◆ Collected data ◆
—————
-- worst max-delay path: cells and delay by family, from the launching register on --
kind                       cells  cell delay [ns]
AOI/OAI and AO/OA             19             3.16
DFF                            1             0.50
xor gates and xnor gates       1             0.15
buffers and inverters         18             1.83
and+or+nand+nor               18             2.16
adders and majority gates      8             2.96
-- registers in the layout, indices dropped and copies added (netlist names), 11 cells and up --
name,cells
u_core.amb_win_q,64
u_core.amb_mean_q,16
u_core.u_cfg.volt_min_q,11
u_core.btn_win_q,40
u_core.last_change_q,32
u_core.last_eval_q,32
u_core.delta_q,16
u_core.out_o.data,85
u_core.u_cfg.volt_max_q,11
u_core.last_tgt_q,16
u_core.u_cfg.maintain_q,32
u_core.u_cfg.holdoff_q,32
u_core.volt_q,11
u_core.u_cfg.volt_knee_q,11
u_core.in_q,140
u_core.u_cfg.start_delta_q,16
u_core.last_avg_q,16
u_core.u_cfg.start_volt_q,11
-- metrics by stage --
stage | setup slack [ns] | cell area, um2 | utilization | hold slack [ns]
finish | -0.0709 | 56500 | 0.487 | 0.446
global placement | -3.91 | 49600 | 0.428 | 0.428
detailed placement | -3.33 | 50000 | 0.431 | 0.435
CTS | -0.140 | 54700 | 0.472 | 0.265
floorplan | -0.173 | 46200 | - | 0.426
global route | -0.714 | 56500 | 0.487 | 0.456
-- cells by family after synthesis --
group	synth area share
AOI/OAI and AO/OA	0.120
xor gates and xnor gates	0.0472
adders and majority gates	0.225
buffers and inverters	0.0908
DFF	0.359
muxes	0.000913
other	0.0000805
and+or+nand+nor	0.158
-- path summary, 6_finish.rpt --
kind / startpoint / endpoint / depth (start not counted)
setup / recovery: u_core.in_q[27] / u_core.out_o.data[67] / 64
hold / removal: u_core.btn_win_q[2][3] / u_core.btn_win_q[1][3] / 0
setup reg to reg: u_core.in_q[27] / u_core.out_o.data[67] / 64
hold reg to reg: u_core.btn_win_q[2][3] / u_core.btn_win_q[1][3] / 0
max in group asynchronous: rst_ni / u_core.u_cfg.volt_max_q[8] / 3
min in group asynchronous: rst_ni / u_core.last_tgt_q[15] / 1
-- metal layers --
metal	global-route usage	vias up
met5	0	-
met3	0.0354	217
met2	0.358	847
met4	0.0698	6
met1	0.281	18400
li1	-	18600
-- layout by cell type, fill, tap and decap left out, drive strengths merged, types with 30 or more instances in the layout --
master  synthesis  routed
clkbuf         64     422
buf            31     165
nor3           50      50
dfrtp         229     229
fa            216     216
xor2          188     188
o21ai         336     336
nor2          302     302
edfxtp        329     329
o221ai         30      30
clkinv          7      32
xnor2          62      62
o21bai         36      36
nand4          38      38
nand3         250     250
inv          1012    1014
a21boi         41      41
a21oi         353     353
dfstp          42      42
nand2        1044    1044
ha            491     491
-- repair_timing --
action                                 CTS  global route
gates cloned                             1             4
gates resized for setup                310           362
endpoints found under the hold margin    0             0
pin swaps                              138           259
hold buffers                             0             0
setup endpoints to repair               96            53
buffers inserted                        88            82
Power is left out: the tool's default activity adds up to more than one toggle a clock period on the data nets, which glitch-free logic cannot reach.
—————
◆ Exercise aim ◆
Every record above must be repeated word for word.

◆ Completed exercise ◆
-- worst max-delay path: cells and delay by family, from the launching register on --
kind                       cells  cell delay [ns]
AOI/OAI and AO/OA             19             3.16
DFF                            1             0.50
xor gates and xnor gates       1             0.15
buffers and inverters         18             1.83
and+or+nand+nor               18             2.16
adders and majority gates      8             2.96
-- registers in the layout, indices dropped and copies added (netlist names), 11 cells and up --
name,cells
u_core.amb_win_q,64
u_core.amb_mean_q,16
u_core.u_cfg.volt_min_q,11
u_core.btn_win_q,40
u_core.last_change_q,32
u_core.last_eval_q,32
u_core.delta_q,16
u_core.out_o.data,85
u_core.u_cfg.volt_max_q,11
u_core.last_tgt_q,16
u_core.u_cfg.maintain_q,32
u_core.u_cfg.holdoff_q,32
u_core.volt_q,11
u_core.u_cfg.volt_knee_q,11
u_core.in_q,140
u_core.u_cfg.start_delta_q,16
u_core.last_avg_q,16
u_core.u_cfg.start_volt_q,11
-- metrics by stage --
stage | setup slack [ns] | cell area, um2 | utilization | hold slack [ns]
finish | -0.0709 | 56500 | 0.487 | 0.446
global placement | -3.91 | 49600 | 0.428 | 0.428
detailed placement | -3.33 | 50000 | 0.431 | 0.435
CTS | -0.140 | 54700 | 0.472 | 0.265
floorplan | -0.173 | 46200 | - | 0.426
global route | -0.714 | 56500 | 0.487 | 0.456
-- cells by family after synthesis --
group	synth area share
AOI/OAI and AO/OA	0.120
xor gates and xnor gates	0.0472
adders and majority gates	0.225
buffers and inverters	0.0908
DFF	0.359
muxes	0.000913
other	0.0000805
and+or+nand+nor	0.158
-- path summary, 6_finish.rpt --
kind / startpoint / endpoint / depth (start not counted)
setup / recovery: u_core.in_q[27] / u_core.out_o.data[67] / 64
hold / removal: u_core.btn_win_q[2][3] / u_core.btn_win_q[1][3] / 0
setup reg to reg: u_core.in_q[27] / u_core.out_o.data[67] / 64
hold reg to reg: u_core.btn_win_q[2][3] / u_core.btn_win_q[1][3] / 0
max in group asynchronous: rst_ni / u_core.u_cfg.volt_max_q[8] / 3
min in group asynchronous: rst_ni / u_core.last_tgt_q[15] / 1
-- metal layers --
metal	global-route usage	vias up
met5	0	-
met3	0.0354	217
met2	0.358	847
met4	0.0698	6
met1	0.281	18400
li1	-	18600
-- layout by cell type, fill, tap and decap left out, drive strengths merged, types with 30 or more instances in the layout --
master  synthesis  routed
clkbuf         64     422
buf            31     165
nor3           50      50
dfrtp         229     229
fa            216     216
xor2          188     188
o21ai         336     336
nor2          302     302
edfxtp        329     329
o221ai         30      30
clkinv          7      32
xnor2          62      62
o21bai         36      36
nand4          38      38
nand3         250     250
inv          1012    1014
a21boi         41      41
a21oi         353     353
dfstp          42      42
nand2        1044    1044
ha            491     491
-- repair_timing --
action                                 CTS  global route
gates cloned                             1             4
gates resized for setup                310           362
endpoints found under the hold margin    0             0
pin swaps                              138           259
hold buffers                             0             0
setup endpoints to repair               96            53
buffers inserted                        88            82
Power is left out: the tool's default activity adds up to more than one toggle a clock period on the data nets, which glitch-free logic cannot reach.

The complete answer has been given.